There’s nothing wrong with letting the girls know that you’re money, and that you want to party. Vince Vaughn – "Swingers"

18 Apr

What is up kids?

So maybe i should explain the title of this blog already?  i guess i kinda just assume everyone knows where it comes from, but like they say when you assume something you just make an a$$hole out of yourself.

So yeah i say everything is the money because of the movie “Swingers”.  Vince Vaughn says it nonstop and it’s totally money and it just stuck w/ me forever.  My friends and i have had a lot of sayings that have come and gone, but money has never left.  Why? Cause it’s the money.  And yeah i know what you’re thinking, good thing my favorite movie wasn’t Austin Powers and i’m not going “Groovy Baby” all the time.  Ugh just typing that made me want to punch myself in the face.

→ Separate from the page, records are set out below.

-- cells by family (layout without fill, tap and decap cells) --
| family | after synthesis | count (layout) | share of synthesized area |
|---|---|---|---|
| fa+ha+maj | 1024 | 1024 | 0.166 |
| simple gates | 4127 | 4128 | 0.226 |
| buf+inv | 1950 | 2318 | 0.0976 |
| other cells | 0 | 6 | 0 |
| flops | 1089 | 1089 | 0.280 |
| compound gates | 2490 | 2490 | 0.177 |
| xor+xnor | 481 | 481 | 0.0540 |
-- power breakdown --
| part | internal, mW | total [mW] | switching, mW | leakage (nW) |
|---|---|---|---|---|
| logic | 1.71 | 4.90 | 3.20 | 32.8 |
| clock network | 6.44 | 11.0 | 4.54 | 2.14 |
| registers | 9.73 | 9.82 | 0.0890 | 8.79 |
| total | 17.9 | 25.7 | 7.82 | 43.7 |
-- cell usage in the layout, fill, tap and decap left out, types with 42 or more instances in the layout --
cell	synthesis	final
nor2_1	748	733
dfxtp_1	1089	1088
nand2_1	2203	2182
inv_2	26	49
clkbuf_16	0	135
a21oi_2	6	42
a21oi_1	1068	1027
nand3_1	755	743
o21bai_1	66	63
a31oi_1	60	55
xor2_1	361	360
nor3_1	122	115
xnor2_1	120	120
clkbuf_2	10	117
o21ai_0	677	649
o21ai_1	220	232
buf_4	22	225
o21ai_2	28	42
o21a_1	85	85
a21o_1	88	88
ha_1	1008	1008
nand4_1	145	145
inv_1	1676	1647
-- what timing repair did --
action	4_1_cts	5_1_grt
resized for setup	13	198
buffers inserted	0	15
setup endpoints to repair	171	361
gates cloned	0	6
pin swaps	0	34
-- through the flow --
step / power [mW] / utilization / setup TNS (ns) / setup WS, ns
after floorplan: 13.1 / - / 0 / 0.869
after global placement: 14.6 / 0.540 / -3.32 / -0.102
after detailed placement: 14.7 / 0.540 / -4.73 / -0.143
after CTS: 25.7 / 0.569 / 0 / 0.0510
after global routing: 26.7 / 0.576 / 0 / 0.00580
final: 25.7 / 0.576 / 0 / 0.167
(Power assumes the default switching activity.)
--- config.mk ---
export PLATFORM = sky130hd
export DESIGN_NAME = block_ring_transfer_manager
export DESIGN_NICKNAME = d
export VERILOG_FILES = /design/src/hdl/brtm_pkg.sv /design/src/hdl/block_ring_transfer_manager.sv
export SDC_FILE = /design/constraint.sdc
export NUM_CORES = 1
export LEC_CHECK = 0
export ABC_AREA = 0
export ABC_CLOCK_PERIOD_IN_PS = 9200
export BUFFER_PORTS_ARGS = -buffer_cell sky130_fd_sc_hd__buf_2
export CAP_MARGIN = 0
export CORE_AREA = 2 2 165 167
export CTS_BUF_LIST = sky130_fd_sc_hd__clkbuf_8 sky130_fd_sc_hd__clkbuf_16
export CTS_CLUSTER_SIZE = 25
export DETAILED_ROUTE_END_ITERATION = 10
export DIE_AREA = 0 0 167 169
export GPL_TIMING_DRIVEN = 0
export PLACE_DENSITY = 0.86
export SLEW_MARGIN = 15
export SYNTH_ARGS = -nofsm -noshare
export SYNTH_HDL_FRONTEND = slang
export SYNTH_SLANG_ARGS = --single-unit
export TNS_END_PERCENT = 10
--- constraint.sdc ---
create_clock -name i_clk -period 9.2 [get_ports i_clk]
set_input_delay 1.38 -clock i_clk [delete_from_list [all_inputs] [get_ports i_clk]]
set_output_delay 1.38 -clock i_clk [all_outputs]
set_load 0.1 [all_outputs]
## config.mk

```make
export PLATFORM = sky130hd
export DESIGN_NAME = lpuq_ctrl
export DESIGN_NICKNAME = d
export VERILOG_FILES = /design/src/hdl/lpuq_pkg.sv /design/src/hdl/lpuq_ctrl.sv
export SDC_FILE = /design/constraint.sdc
export NUM_CORES = 1
export LEC_CHECK = 0
export ABC_AREA = 1
export BUFFER_PORTS_ARGS = -buffer_cell sky130_fd_sc_hd__buf_2
export CAP_MARGIN = 20
export CELL_PAD_IN_SITES_DETAIL_PLACEMENT = 1
export CELL_PAD_IN_SITES_GLOBAL_PLACEMENT = 1
export CORE_AREA = 4 4 41 43
export DETAILED_ROUTE_END_ITERATION = 16
export DIE_AREA = 0 0 45 47
export PLACE_DENSITY_LB_ADDON = 0.2
export SYNTH_ARGS = -nofsm -noshare
export SYNTH_HDL_FRONTEND = slang
export SYNTH_SLANG_ARGS = --single-unit
```

## constraint.sdc

```tcl
create_clock -name clk -period 2.3 [get_ports clk]
set_clock_uncertainty 0.15 [all_clocks]
set_input_delay 0.23 -clock clk [delete_from_list [all_inputs] [get_ports clk]]
set_output_delay 0.23 -clock clk [all_outputs]
set_load 0.01 [all_outputs]
```

## src/hdl/lpuq_pkg.sv

```systemverilog
// Shared constants, payload types and controller/datapath command and status structs.
package lpuq_pkg;

  localparam int QUEUE_DEPTH = 256;
  localparam int QADDR_W     = $clog2(QUEUE_DEPTH);
  localparam int COUNT_W     = $clog2(QUEUE_DEPTH + 1);
  localparam int COORD_W     = 32;
  localparam int DIFF_W      = COORD_W + 1;
  localparam int TPS_W       = 8;

  localparam logic [TPS_W-1:0] TPS_RESET = TPS_W'(1);

  typedef enum logic {
    KIND_SAMPLE = 1'b0,
    KIND_TICK   = 1'b1
  } kind_t;

  typedef struct packed {
    logic signed [COORD_W-1:0] x;
    logic signed [COORD_W-1:0] y;
    logic signed [COORD_W-1:0] z;
  } pos_t;

  typedef struct packed {
    logic take_sample;
    logic push_held;
    logic div_start;
    logic rd_head;
    logic init_cur;
    logic push_cur;
    logic finish;
    logic load_out;
  } cmd_t;

  typedef struct packed {
    logic held_valid;
    logic div_done;
    logic interp_more;
    logic out_free;
  } stat_t;

endpackage

```

## src/hdl/lpuq_ctrl.sv

```systemverilog
// Sequencer: accepts events and steps the datapath through division, fill and pop.
module lpuq_ctrl (
  input  logic            clk,
  input  logic            rst,
  input  logic            in_valid,
  input  logic            in_kind,
  output logic            in_ready,
  input  lpuq_pkg::stat_t stat,
  output lpuq_pkg::cmd_t  cmd
);
  import lpuq_pkg::*;

  typedef enum logic [4:0] {
    S_IDLE   = 5'b00001,
    S_DIV    = 5'b00010,
    S_INTERP = 5'b00100,
    S_FINAL  = 5'b01000,
    S_TICK   = 5'b10000
  } state_t;

  state_t state;
  state_t state_next;
  logic   accept;

  always_ff @(posedge clk) begin
    if (rst) begin
      state <= S_IDLE;
    end else begin
      state <= state_next;
    end
  end

  always_comb begin
    state_next = state;
    cmd        = '0;
    in_ready   = (state == S_IDLE);
    accept     = in_valid && in_ready;
    unique case (state)
      S_IDLE: begin
        if (accept) begin
          if (in_kind == KIND_TICK) begin
            cmd.rd_head = 1'b1;
            state_next  = S_TICK;
          end else begin
            cmd.take_sample = 1'b1;
            if (stat.held_valid) begin
              // queue the earlier sample while the increment is divided out
              cmd.push_held = 1'b1;
              cmd.div_start = 1'b1;
              state_next    = S_DIV;
            end else begin
              state_next = S_FINAL;
            end
          end
        end
      end
      S_DIV: begin
        if (stat.div_done) begin
          cmd.init_cur = 1'b1;
          state_next   = S_INTERP;
        end
      end
      S_INTERP: begin
        if (stat.interp_more) begin
          cmd.push_cur = 1'b1;
        end else begin
          state_next = S_FINAL;
        end
      end
      S_FINAL: begin
        cmd.finish = 1'b1;
        state_next = S_IDLE;
      end
      S_TICK: begin
        // hold the popped entry until the output register frees up
        if (stat.out_free) begin
          cmd.load_out = 1'b1;
          state_next   = S_IDLE;
        end
      end
      default: state_next = S_IDLE;
    endcase
  end

endmodule

```

==> results.yml, run 1 <==
run_status:
  status: "complete, no violations"
cts:
  ctsResizeCount: 0
  numCtsBuffers: 3
  cts-hold-fix-buffers: 0
  clk-insertion-delay-late_ps: 250
  cts_tree: "yes"
  cts_root_buf: "clkbuf_4"
  clkTransAtPathRegs_ps: 50
  cts_sinks: 5
  ctsHtreeMaxLevel: 1
  postCtsSetupBuffers: 0
  clock_path_buffers: 2
detailed_routing:
  dr_total_vias: 421
  ant_nets: 0
  vias_per_cell: 4.58
  drcViolationCount: 0
  post_drt_wl_per_cell_um: 11.1
  drt_first_pass_iters: 4
  totalWireLength_um: 1020
  drtIter0Drc: 4
die:
  die_w_um: 45
  io_pins: 17
  num_rows: 13
  die-area_um2: 2120
  fp.dieH_um: 47
  start_util: 0.272
  core-area_um2: 1300
worst_setup_path:
  max_stage_delay_ps: 330
  crit_required_ps: 1920
  cp_slowest_cell: "dfxtp_1"
  path_class: "flop to output port"
  cp-end-kind: "output port"
  cpMostUsedCell: "nor2_1"
  cp-start-kind: "flop"
  critPathTopFamily: "simple AND/OR/NAND/NOR gates"
  worst-path-max-fanout: 6
  arrival_ps: 1300
  path_buf_inv: 1
  path_cells: "nor2_4, nand3_2, nor2_1, nand2_1, nor2_1, buf_2"
yosys:
  yosys-top-cells-area: "dfxtp_1, nor2_2, nand2_1"
  synth_fp_nets: 65
  yosysSeqAreaShare: 0.283
  synth_area_um2: 354
  syn_area_per_cell_um2: 6.21
  synth_top_cell_area_share: 0.283
  yosysUniqueCellTypes: 14
  ys_warn_count: 0
  synth_top_cell_by_area: "dfxtp_1"
  syn_inst: 57
  ys_seq_elements: 5
grt:
  grt_pass1_wl_um: 1660
  grt_pass1_vias: 411
  grtUsageTotal: 0.115
  grt_overflow: 0
  antenna_found_initial: 0
  grt_max_degree: 7
finish:
  antenna_cells: 0
  nNetsFinal: 86
  regMostFlops: "state"
  areaGrowthSynthToFinish_pct: 36.4
  final_area_um2: 483
  final_layout_size_suffix_gt1_frac: 0.416
  reg.largest.list: "state: 5 flops"
  largest_reg_flops: 5
power_and_ir_drop:
  vdd_drop_max_mv: 0.311
  power.leakage_nw: 0.292
  cellPowerDensity_nw_per_um2: 769
run:
  maxCapViolCount: 0
sta:
  relSlewSlack: 0.849
  tightest_slew_ps: 226
  period_minus_slack_ps: 1680
  rsz0062_at_grt: "false"
  whs_ps: 146
  fin_tns_setup_ps: 0
  timing_hold_violations_final: 0
  post-route-period-util: 0.729
  finalSetupViolations: 0
  drv_slew: 0
  fmax_mhz: 597
placement:
  post-dp-hpwl_um: 872
  dpl_cell_area_um2: 445
  port_buffers: 16
  place.gp.congestion: 0.711
worst_hold_path:
  min_path_type: "input pin to flop"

But whatever, money is just the best adjective.  I can use to explain everything, and since i’m mad lazy and i never want to think hard about what words to use it comes in handy.  Even when i write my style is pretty simple, i just write the way i talk.  Some people apparently dig it, others may hate the fact that my grammar is awful and that i don’t use caps or punctuation correctly.  Well to them i say lay off me, english is my second language.  No, that doesn’t make spanish my first, i’m just not comfortable enough to say that english is my first language even though i does knows it much more betterer.

So “Swingers” was my all-time favorite movie for awhile.  A long time actually, and yeah a lot of that probably had to do with the fact that i was trying to get over a girl at the time i saw it.  Because if you didn’t know, Swingers is the best all-time break up movie for a guy to watch ever.  Not so much for a girl, but some of them will still dig the movie.  Well, the cool ones will anyway. OMG Really??? You’re going to do a whole blog just on the movie Swingers? Apparently I am, and i’m okay with this.  If this movie was enough to change the language that i use forever i have no problem dedicating a Monday blog to it’s greatness.

Although now that i think about it, that still doesn’t explain my blog title “Here comes the money” because that wasn’t a line in the movie.  The title actually comes from Shane McMahon who is Vince McMahon from the WWE’s son.  His entrance music was a song called “Here come’s the money” and i thought that was the moneyest thing ever.  So i stole it for my blog title because hell yeah here comes the money.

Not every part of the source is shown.